- WHAT TO WORK ON
Among the entries, find each line that includes the string "registers" and list it.

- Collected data
_____

This is an optimization exercise on Yosys and OpenROAD, whose aim is small area, not a production implementation.
Only simulation tests tie the RTL to the original design; equivalence was not proved.

// disp
module disp(
        input [31:0] val,
        input clk,
        input rst,
        output [3:0] digit_sel,
        output [7:0] seg
  );
Settings: LEC_CHECK=0, ABC_AREA=0, CAP_MARGIN=20, CORE_MARGIN=2, CORE_UTILIZATION=40, CTS_BUF_LIST=sky130_fd_sc_hd__clkbuf_4, SLEW_MARGIN=20, SYNTH_HIERARCHICAL=1, SYNTH_MINIMUM_KEEP_SIZE=0; clock period 250.0 ns.
standard.sh (not shown) runs the stock make flow with config.mk's settings and CLKGATE_MAP_FILE= SYNTH_SCRIPT=/design/flow/synth_recipe.tcl, a recipe that flattens the netlist after the stock synthesis.
==> flow/flow/run.sh <==
#!/bin/bash
# Layout flow: the standard flow (standard.sh) with two changes:
# - synthesis maps the logic with the area-oriented ABC script flow/abc_map.script in place
#   of ORFS's delay-oriented abc_speed.script (registers are mapped as in the standard
#   synthesis);
# - every input and output port is buffered with sky130_fd_sc_hd__buf_1 instead of the
#   default buffer cell that buffer_ports picks.
# Each step's output goes to synth.log and layout.log here, and ORFS's own logs to orfs/logs.
set -euo pipefail
W=$(pwd)
rm -rf "$W/scripts_area"
cp -r "$FLOW_HOME/scripts" "$W/scripts_area"
cp "$W/flow/abc_map.script" "$W/scripts_area/abc_speed.script"
bash standard.sh SCRIPTS_DIR="$W/scripts_area" synth > "$W/synth.log" 2>&1
bash standard.sh BUFFER_PORTS_ARGS="-buffer_cell sky130_fd_sc_hd__buf_1" > "$W/layout.log" 2>&1
==> flow/flow/abc_map.script <==
strash
&get -n
&dch -f
&nf -a -R 1000
&put
strash
&get -n
&dch -f
&nf -a -R 1000
&put
topo
The baseline went through all stages and came out clean.
Change:
--- a/flow/flow/run.sh
+++ b/flow/flow/run.sh
@@ -13,3 +13,3 @@
 cp "$W/flow/abc_map.script" "$W/scripts_area/abc_speed.script"
 bash standard.sh SCRIPTS_DIR="$W/scripts_area" synth > "$W/synth.log" 2>&1
-bash standard.sh BUFFER_PORTS_ARGS="-buffer_cell sky130_fd_sc_hd__buf_1" > "$W/layout.log" 2>&1
+bash standard.sh BUFFER_PORTS_ARGS="-buffer_cell sky130_fd_sc_hd__buf_1" CTS_ARGS="-buf_list sky130_fd_sc_hd__clkbuf_4 -root_buf sky130_fd_sc_hd__clkbuf_4 -sink_clustering_enable -sink_clustering_size 16 -sink_clustering_max_diameter 500 -repair_clock_nets" > "$W/layout.log" 2>&1
=> Global-route usage does not change; fmax stays the same; routed wire length stays the same; cell count is unchanged; sequential cell count stays the same; utilization does not change; setup slack does not change; hold slack is unchanged; non-clock buffer count is unchanged; design area stays the same.

disp, a different RTL version from the one above (not shown whole).
For scale: about 330 cells after synthesis, about 46 I/O pins.
==> flow/config.mk <==
export PLATFORM = sky130hd
export DESIGN_NAME = disp
export DESIGN_NICKNAME = disp
export VERILOG_FILES = /design/flow/design.v
export SDC_FILE = /design/flow/constraint.sdc
export NUM_CORES = 4
export LEC_CHECK = 0
export ABC_AREA = 0
export CAP_MARGIN = 20
export CORE_MARGIN = 2
export CORE_UTILIZATION = 40
export CTS_BUF_LIST = sky130_fd_sc_hd__clkbuf_4
export CTS_CLUSTER_DIAMETER = 200
export CTS_CLUSTER_SIZE = 30
export SLEW_MARGIN = 20
export SYNTH_HIERARCHICAL = 1
export SYNTH_MINIMUM_KEEP_SIZE = 0
==> flow/constraint.sdc <==
create_clock -name core_clock -period 250.0 [get_ports {clk}]
set_input_delay 50.0000 -clock core_clock [delete_from_list [all_inputs] [get_ports {clk}]]
set_output_delay 50.0000 -clock core_clock [all_outputs]
set_load 0.01 [all_outputs]
==> flow/flow/run.sh <==
#!/bin/bash
# Layout flow: the standard flow (standard.sh), except that synthesis maps the logic
# with an area-oriented ABC script (flow/abc_map.script: strash; dch; map -a) in place of
# ORFS's delay-oriented abc_speed.script.  Everything else, registers included, is the
# standard synthesis and layout.
set -euo pipefail
W=$(pwd)
rm -rf "$W/scripts_area"
cp -r "$FLOW_HOME/scripts" "$W/scripts_area"
cp "$W/flow/abc_map.script" "$W/scripts_area/abc_speed.script"
bash standard.sh SCRIPTS_DIR="$W/scripts_area" synth > "$W/synth.log" 2>&1
bash standard.sh BUFFER_PORTS_ARGS="-buffer_cell sky130_fd_sc_hd__buf_1" > "$W/layout.log" 2>&1
==> flow/flow/abc_map.script <==
strash
dch
map -a
topo
The first run produced a clean layout.
Next try:
Settings changed: CTS_CLUSTER_DIAMETER 200 to unset, CTS_CLUSTER_SIZE 30 to unset.
Outcome: Core utilization stays the same; routed wire length does not change; worst setup slack is unchanged; cell count is unchanged; flip-flop and latch count stays the same; cell area does not change; count of clock-buffer cells in the layout stays the same; synthesized area is unchanged; non-clock buffer count does not change; via count stays the same.

[re-timing with driven ports]
The results above use ideal ports. As a check the final layouts listed here were re-extracted and re-timed, cells and wires unchanged. Step 1 sets driving cells, clkbuf_16 on the clock port and buf_2 on the other inputs (assumed; they add their load-dependent delay and slew). Step 2 adds t to the input delays and takes it off the output delays; t is the mean of the earliest and latest rising clock arrival at the registers after step 1. Input paths then give back, and output paths get back, about the clock's delay inside the block. Three values: ideal ports, drivers, drivers and shift; two values: the first two.
run | shift t [ns] | setup WS [ns] | worst setup path at the end | clock arrival spread, ns | worst data-port slew with drivers (ns)
the first run of note 1 | 0.271 | 131.678 / 131.652 / 131.652 | input to output | 0.001 / 0.000 | 0.04
the second run of note 1 | 0.271 | 131.678 / 131.652 / 131.652 | input to output | 0.001 / 0.000 | 0.04
the first run of note 2 | 0.281 | 132.579 / 132.558 / 132.558 | input to output | 0.007 / 0.007 | 0.03
the second run of note 2 | 0.281 | 132.579 / 132.558 / 132.558 | input to output | 0.007 / 0.007 | 0.03
After both steps every run listed still meets setup and hold.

_____

- ANSWER AREA
#   of ORFS's delay-oriented abc_speed.script (registers are mapped as in the standard
# ORFS's delay-oriented abc_speed.script.  Everything else, registers included, is the
The results above use ideal ports. As a check the final layouts listed here were re-extracted and re-timed, cells and wires unchanged. Step 1 sets driving cells, clkbuf_16 on the clock port and buf_2 on the other inputs (assumed; they add their load-dependent delay and slew). Step 2 adds t to the input delays and takes it off the output delays; t is the mean of the earliest and latest rising clock arrival at the registers after step 1. Input paths then give back, and output paths get back, about the clock's delay inside the block. Three values: ideal ports, drivers, drivers and shift; two values: the first two.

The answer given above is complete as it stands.